- Rhea Singha at Miss Universe India 2026
- Born: 10 December 2004 (age 21) Ahmedabad, India
- Education: GLS University
- Occupation: Model
- Height: 1.70 m (5 ft 7 in)
- Beauty pageant titleholder
- Title: MissTeen India Diva 2021; Teen Earth 2023; Miss Universe India 2024;
- Hair color: Dark Brown^{[citation needed]}
- Eye color: Brown^{[citation needed]}
- Major competitions: Miss Teen India Diva 2021 (Winner); Teen Earth 2023 (Winner); Teen Universe 2023; (Top 6); Miss Universe India 2024; (Winner); Miss Universe 2024; (Top 30);

= Rhea Singha =

Indian model, beauty pageant titleholder (born 2004)

Rhea Singha (born 10 December 2004) is an Indian model, actress and beauty pageant titleholder who won Miss Universe India 2024 on 22 September 2024, in Jaipur, India.

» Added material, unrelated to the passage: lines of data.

**src/rtl/key_debounce_pulse.sv**
```systemverilog
// Push-button conditioner: synchronizes an active-low raw key, debounces it and
// emits a clean level plus one-cycle press/release pulses.
//
// state        | meaning
// IDLE         | debounced released, watching for a press
// PRESS_WAIT   | key seen pressed, counting stable cycles before accepting
// PRESSED      | debounced pressed, watching for a release
// RELEASE_WAIT | key seen released, counting stable cycles before accepting
module key_debounce_pulse #(
    parameter int SYNC_STAGES     = 2,
    parameter int DEBOUNCE_CYCLES = 50000,
    parameter int CNT_W           = 16
) (
    input  logic i_clk,
    input  logic i_rst,
    input  logic i_key_n,
    output logic o_key_level,
    output logic o_press_pulse,
    output logic o_release_pulse
);

    typedef enum logic [1:0] {
        IDLE,
        PRESS_WAIT,
        PRESSED,
        RELEASE_WAIT
    } state_t;

    localparam logic [CNT_W-1:0] CNT_LAST = CNT_W'(DEBOUNCE_CYCLES - 1);

    logic [SYNC_STAGES-1:0] sync_q;
    logic                   key_s;

    state_t           state_q, state_d;
    logic [CNT_W-1:0] cnt_q, cnt_d;
    logic             level_q, level_d;
    logic             press_q, press_d;
    logic             release_q, release_d;

    // Sync chain resets to the released level so a held key looks like a fresh press.
    assign key_s = ~sync_q[SYNC_STAGES-1];

    always_ff @(posedge i_clk) begin
        if (i_rst) begin
            sync_q    <= '1;
            state_q   <= IDLE;
            cnt_q     <= '0;
            level_q   <= 1'b0;
            press_q   <= 1'b0;
            release_q <= 1'b0;
        end else begin
            sync_q    <= {sync_q[SYNC_STAGES-2:0], i_key_n};
            state_q   <= state_d;
            cnt_q     <= cnt_d;
            level_q   <= level_d;
            press_q   <= press_d;
            release_q <= release_d;
        end
    end

    always_comb begin
        state_d   = state_q;
        cnt_d     = cnt_q;
        level_d   = level_q;
        press_d   = 1'b0;
        release_d = 1'b0;
        case (state_q)
            IDLE: begin
                if (key_s) begin
                    state_d = PRESS_WAIT;
                    cnt_d   = '0;
                end
            end
            PRESS_WAIT: begin
                if (!key_s) begin
                    state_d = IDLE;
                    cnt_d   = '0;
                end else if (cnt_q == CNT_LAST) begin
                    state_d = PRESSED;
                    cnt_d   = '0;
                    press_d = 1'b1;
                    level_d = 1'b1;
                end else begin
                    cnt_d = cnt_q + CNT_W'(1);
                end
            end
            PRESSED: begin
                if (!key_s) begin
                    state_d = RELEASE_WAIT;
                    cnt_d   = '0;
                end
            end
            RELEASE_WAIT: begin
                if (key_s) begin
                    state_d = PRESSED;
                    cnt_d   = '0;
                end else if (cnt_q == CNT_LAST) begin
                    state_d   = IDLE;
                    cnt_d     = '0;
                    release_d = 1'b1;
                    level_d   = 1'b0;
                end else begin
                    cnt_d = cnt_q + CNT_W'(1);
                end
            end
            default: begin
                state_d = IDLE;
                cnt_d   = '0;
                level_d = 1'b0;
            end
        endcase
    end

    assign o_key_level     = level_q;
    assign o_press_pulse   = press_q;
    assign o_release_pulse = release_q;

endmodule

```
**config.mk**
```make
export PLATFORM = sky130hd
export DESIGN_NAME = key_debounce_pulse
export DESIGN_NICKNAME = d
export VERILOG_FILES = /design/src/rtl/key_debounce_pulse.sv
export SDC_FILE = /design/constraint.sdc
export NUM_CORES = 1
export LEC_CHECK = 0
export CORE_MARGIN = 2
export CORE_UTILIZATION = 61
export CTS_BUF_LIST = sky130_fd_sc_hd__clkbuf_8
export DETAILED_ROUTE_END_ITERATION = 8
export GPL_ROUTABILITY_DRIVEN = 0
export PLACE_DENSITY = 0.84
export SKIP_LAST_GASP = 1
export SLEW_MARGIN = 30
export SYNTH_ARGS = -nofsm -noshare
export SYNTH_HDL_FRONTEND = slang
export SYNTH_SLANG_ARGS = --single-unit
```
**constraint.sdc**
```tcl
create_clock -name i_clk -period 1.85 [get_ports i_clk]
set_input_delay 0.4625 -clock i_clk [delete_from_list [all_inputs] [get_ports i_clk]]
set_output_delay 0.4625 -clock i_clk [all_outputs]
set_load 0.05 [all_outputs]
```
# After elaboration in Yosys (flattened, before gate mapping)
# Cells that the tools add are included.
# classes
bitwise	3
mux	19
n_eq_ne	12
reduce_logical	7
addsub	1
# op_table
cell	n
$mux 16	5
$pmux 16 s4	1
$add 16x1->16 const B	1
$eq 16x16->1 const B	1
$mux 2	6
$ne 2x2->1 const B	6
$pmux 2 s4	1
$ne 3x3->1 const B	2
$reduce_or 3->1	2
$mux 1	5
$reduce_and 5->1	1
$eq 2x2->1 const B	2
$reduce_and 4->1	1
$not 1->1	3
$eq 2x1->1 const B	1
$logic_not 2->1	1
$pmux 1 s2	1
$reduce_and 2->1	1
$reduce_bool 2->1	1
# totals
wordCells	48
output_inout_bits	3
ff_bits	23

# Longest topological paths before layout
# Gate-level depths: netlist of run 1.
# depth
word_depth	4
depth_mapped	6
depth_no_buf	5

# Worst setup path after synthesis of run 1
# No wires, ideal clock.
# synth_timing
path_type	register -> register
from	reg cnt_q[0]
to	reg cnt_q[12]
required_time_ns	1.776
synth_period_minus_slack_ns	1.708
slack_ns	0.142
path_stages_with_launch	6
t_arrival_ns	1.634
cell_sequence	dfxtp_1 > ha_1 > nand4_1 > or3_1 > or4_1 > a31oi_1
# synth_via
elab_chain_cells	4
# synth_rtl
element	line	source
from (decl)	35	logic [CNT_W-1:0] cnt_q, cnt_d;
from (signal assigned)	54	cnt_q <= cnt_d;
$add 16x1->16 / $eq 16x16->1 (equally long branches)	n/a	
$mux 16 *	78, 97	
$mux 16 (on tied branches)	94, 75	
$pmux 16 s4 *	67	case (state_q)
# Every way passes the cells marked *; elsewhere a longest branch is shown, timed or not.
# A chain may end at the register's enable or synchronous reset.

# Worst setup path after layout of run 1
# layout_timing
from	reg cnt_q[0]
to	reg cnt_q[10]
# Same word-level chain as after synthesis.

Singha represented India at the Miss Universe 2024 pageant held on 16 November 2024, in Mexico and ended up as a Top 30 semi-finalist.

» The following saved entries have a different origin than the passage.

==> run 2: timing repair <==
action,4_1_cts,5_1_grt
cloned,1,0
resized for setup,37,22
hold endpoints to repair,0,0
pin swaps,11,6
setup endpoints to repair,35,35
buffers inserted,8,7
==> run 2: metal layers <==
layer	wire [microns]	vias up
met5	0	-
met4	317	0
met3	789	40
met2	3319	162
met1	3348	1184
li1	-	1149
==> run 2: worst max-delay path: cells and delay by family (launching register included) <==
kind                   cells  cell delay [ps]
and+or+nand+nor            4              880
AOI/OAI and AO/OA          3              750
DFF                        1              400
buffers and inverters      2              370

Prior to her Miss Universe India victory, Singha held the title of Teen Earth 2023 at Philippines.Miss Teen India Diva in Jan 2021 at Goa, Miss Teen Gujarat Diva in Feb 2020 .Competition Organised by Diva Pageants PVT LTD

== Early life and career ==
Singha is a model and TEDx speaker, was born in Ahmedabad, Gujarat to father Brijesh Singha and mother Rita Singha. She has a Bachelor's degree in Performing Arts from GLS University in Ahmedabad.

She won her first pageant, Diva's Miss Teen Gujarat in 2020 at the age of 16. Singha represented India at Teen Universe 2023 in Madrid, where she reached the top six against 25 contestants. Later that year, she was the runner-up in JOY Times Fresh Face Season 14 in Mumbai. , After that She Represented India in Teen Earth in 2023 in Philippines ,where she won her First International Teen Earth Title

== Pageantry ==

=== Miss Universe India 2024 ===
Singha was announced as a national finalist for the inaugural Miss Universe India competition organized by the Glamanand Group as a wildcard entrant on 17 August 2024, in Delhi. Singha won Miss Universe India 2024 on 22 September 2024, at the Zee Studios in Jaipur.
Singha was the first winner under the Glamanand Group to hold the title. Additionally, she won the Miss Glamorous subtitle award.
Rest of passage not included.